For the first worker with ability 2, we iterate the job from the beginning to difficulty == 2, and update the maximum profit so far, which is 3. For the second worker with ability 4, we iterate the job from difficulty == 2 to difficulty == 4, and update the maximum profit so far, which is 7. The job pointer is monotonic, so we can find the maximum profit job for each worker efficiently. It's similar to the precomputed maximum profit array in the binary search solution.

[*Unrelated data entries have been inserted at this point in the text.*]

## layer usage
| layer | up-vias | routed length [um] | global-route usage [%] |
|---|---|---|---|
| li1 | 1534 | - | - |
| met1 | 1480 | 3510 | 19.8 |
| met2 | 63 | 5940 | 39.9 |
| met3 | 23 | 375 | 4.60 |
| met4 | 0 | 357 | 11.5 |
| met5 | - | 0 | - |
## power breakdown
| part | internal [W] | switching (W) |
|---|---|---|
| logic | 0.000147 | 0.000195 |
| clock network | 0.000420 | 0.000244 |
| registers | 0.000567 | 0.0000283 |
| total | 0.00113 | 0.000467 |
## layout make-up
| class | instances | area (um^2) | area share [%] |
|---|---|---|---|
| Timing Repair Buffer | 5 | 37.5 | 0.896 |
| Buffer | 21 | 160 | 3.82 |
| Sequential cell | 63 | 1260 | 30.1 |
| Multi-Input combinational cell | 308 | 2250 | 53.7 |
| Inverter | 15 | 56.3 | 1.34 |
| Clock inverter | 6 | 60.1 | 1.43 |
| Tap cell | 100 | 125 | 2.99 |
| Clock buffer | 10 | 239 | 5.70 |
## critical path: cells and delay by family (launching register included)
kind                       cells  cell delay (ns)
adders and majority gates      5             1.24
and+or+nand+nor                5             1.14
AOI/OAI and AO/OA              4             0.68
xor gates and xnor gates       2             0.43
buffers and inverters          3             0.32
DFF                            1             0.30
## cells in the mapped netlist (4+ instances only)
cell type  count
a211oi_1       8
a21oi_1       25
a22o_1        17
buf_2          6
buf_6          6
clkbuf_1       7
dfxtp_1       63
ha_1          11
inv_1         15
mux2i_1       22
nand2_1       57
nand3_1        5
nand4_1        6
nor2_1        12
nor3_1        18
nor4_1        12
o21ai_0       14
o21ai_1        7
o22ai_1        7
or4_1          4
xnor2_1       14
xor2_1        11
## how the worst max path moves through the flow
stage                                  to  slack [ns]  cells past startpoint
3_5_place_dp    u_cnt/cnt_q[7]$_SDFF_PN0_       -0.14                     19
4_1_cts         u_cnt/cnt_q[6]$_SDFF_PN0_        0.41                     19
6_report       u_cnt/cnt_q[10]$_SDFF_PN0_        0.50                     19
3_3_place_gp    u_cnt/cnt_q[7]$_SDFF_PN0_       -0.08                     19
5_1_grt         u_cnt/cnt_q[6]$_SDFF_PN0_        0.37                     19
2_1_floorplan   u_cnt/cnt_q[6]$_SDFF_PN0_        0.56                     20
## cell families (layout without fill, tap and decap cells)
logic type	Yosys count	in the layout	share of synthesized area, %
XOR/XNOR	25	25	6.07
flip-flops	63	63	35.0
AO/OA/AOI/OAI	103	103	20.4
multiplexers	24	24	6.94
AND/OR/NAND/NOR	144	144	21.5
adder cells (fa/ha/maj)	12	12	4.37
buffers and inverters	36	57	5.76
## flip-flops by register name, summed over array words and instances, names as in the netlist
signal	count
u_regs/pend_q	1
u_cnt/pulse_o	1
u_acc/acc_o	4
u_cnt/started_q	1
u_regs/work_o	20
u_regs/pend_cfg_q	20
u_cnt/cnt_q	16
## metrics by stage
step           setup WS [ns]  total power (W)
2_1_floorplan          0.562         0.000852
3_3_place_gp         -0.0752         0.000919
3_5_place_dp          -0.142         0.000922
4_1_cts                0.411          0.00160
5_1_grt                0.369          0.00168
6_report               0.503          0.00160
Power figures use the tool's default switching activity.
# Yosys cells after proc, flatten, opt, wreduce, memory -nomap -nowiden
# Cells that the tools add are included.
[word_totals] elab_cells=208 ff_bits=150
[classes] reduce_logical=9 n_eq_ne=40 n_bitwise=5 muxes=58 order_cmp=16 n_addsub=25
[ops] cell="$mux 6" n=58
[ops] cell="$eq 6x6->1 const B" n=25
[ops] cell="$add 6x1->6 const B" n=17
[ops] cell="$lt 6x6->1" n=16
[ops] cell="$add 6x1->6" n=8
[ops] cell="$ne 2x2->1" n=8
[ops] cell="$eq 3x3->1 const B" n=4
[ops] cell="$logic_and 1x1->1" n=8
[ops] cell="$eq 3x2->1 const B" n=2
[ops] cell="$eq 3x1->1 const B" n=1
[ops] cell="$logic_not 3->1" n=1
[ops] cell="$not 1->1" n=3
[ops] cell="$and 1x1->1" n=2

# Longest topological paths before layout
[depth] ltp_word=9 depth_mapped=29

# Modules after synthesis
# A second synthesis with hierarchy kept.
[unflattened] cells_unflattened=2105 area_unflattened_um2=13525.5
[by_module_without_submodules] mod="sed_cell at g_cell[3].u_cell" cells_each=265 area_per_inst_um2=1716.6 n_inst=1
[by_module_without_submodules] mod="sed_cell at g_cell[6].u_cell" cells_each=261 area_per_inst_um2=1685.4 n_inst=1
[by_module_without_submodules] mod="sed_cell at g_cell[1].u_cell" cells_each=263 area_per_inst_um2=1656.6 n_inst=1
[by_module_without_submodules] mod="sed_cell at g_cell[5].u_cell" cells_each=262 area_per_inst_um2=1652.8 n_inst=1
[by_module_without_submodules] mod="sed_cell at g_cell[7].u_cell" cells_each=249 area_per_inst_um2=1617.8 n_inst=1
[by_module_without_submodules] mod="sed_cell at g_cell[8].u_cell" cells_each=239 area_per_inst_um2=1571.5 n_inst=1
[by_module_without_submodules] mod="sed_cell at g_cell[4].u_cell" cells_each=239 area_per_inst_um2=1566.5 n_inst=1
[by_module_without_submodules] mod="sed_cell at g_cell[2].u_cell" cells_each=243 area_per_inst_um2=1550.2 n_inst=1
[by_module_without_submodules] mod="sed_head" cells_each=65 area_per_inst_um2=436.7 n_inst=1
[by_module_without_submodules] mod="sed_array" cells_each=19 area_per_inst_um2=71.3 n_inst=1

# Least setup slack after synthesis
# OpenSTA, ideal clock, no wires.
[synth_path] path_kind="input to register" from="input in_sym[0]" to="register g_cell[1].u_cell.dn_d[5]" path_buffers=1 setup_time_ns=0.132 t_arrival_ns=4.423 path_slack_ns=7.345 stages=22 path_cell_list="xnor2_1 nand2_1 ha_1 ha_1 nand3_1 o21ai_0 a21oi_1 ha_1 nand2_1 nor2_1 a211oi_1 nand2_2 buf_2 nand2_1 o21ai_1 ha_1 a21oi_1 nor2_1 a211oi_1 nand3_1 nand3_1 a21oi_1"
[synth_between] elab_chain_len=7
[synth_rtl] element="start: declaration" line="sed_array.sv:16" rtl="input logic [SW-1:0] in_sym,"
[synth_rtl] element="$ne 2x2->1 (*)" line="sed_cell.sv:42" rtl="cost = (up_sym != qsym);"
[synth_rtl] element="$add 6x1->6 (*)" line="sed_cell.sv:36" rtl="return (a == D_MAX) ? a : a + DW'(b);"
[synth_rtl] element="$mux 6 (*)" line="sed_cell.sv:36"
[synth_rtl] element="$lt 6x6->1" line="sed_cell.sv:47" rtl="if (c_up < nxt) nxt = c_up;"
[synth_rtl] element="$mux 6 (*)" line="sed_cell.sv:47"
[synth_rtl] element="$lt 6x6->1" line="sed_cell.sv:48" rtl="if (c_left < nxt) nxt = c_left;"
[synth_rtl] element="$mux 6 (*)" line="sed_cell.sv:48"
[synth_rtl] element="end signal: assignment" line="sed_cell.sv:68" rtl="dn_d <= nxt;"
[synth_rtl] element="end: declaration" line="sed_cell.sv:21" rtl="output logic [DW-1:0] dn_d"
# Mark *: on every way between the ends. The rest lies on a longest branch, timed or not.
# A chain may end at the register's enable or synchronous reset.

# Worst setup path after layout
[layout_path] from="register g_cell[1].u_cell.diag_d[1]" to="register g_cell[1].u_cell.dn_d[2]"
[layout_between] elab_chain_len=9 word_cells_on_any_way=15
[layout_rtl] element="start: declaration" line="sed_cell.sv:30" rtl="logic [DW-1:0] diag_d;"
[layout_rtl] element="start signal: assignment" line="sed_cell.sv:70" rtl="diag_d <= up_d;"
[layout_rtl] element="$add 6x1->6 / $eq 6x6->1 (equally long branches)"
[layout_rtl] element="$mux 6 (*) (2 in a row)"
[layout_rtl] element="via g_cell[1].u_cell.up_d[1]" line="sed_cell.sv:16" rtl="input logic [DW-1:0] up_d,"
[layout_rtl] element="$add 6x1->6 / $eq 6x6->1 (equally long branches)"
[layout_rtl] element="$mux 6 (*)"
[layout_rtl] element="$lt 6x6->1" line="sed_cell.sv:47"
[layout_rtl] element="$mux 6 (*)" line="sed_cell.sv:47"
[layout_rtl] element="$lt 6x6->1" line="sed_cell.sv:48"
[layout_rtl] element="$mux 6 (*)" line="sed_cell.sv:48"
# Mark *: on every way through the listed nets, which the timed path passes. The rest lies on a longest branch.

fun maxProfitAssignment(difficulty: IntArray, profit: IntArray, worker: IntArray): Int {
    val n = difficulty.size
    val jobs = Array<Job>(n) {
        Job(difficulty[it], profit[it])
    }
    jobs.sortBy { it.difficulty }
    worker.sort()

    var maxProfit = 0
    var totalProfit = 0
    var jobIndex = 0
    for (i in 0 until worker.size) {
        // Iterate through the jobs to find the job with the highest profit that the worker can do, the job is monotonic now.
        // difficulty = 1, 2, 3, 4, ...
        //    workers =          4
        //     profit = 3, 1, 7, 2, ...
        //              3  3  7  7  ...
        while (jobIndex < jobs.size && jobs[jobIndex].difficulty <= worker[i]) {
            maxProfit = maxOf(maxProfit, jobs[jobIndex].profit)
            jobIndex++
        }
        totalProfit += maxProfit
    }
    return totalProfit
}

• Time Complexity: O(n * log n + m * log m), where n is the number of jobs, and m is the number of workers.
  • Sorting the jobs: O(n * log n).
  • Sorting the workers: O(m * log m).
  • Iterating through the jobs and workers: O(n + m).
• Space Complexity: O(n).

Pitfalls

• Not sorting both jobs and workers can lead to inefficient solutions or incorrect matching.
• Forgetting to update the maximum profit as you iterate through jobs can result in assigning suboptimal jobs to workers.
• If jobs with higher difficulty have lower profit, not precomputing the maximum profit up to each difficulty can cause mistakes.
• Be careful with off-by-one errors when advancing pointers, especially when the worker's ability exactly matches a job's difficulty.
• If there are duplicate difficulties, ensure you always keep the highest profit for each difficulty.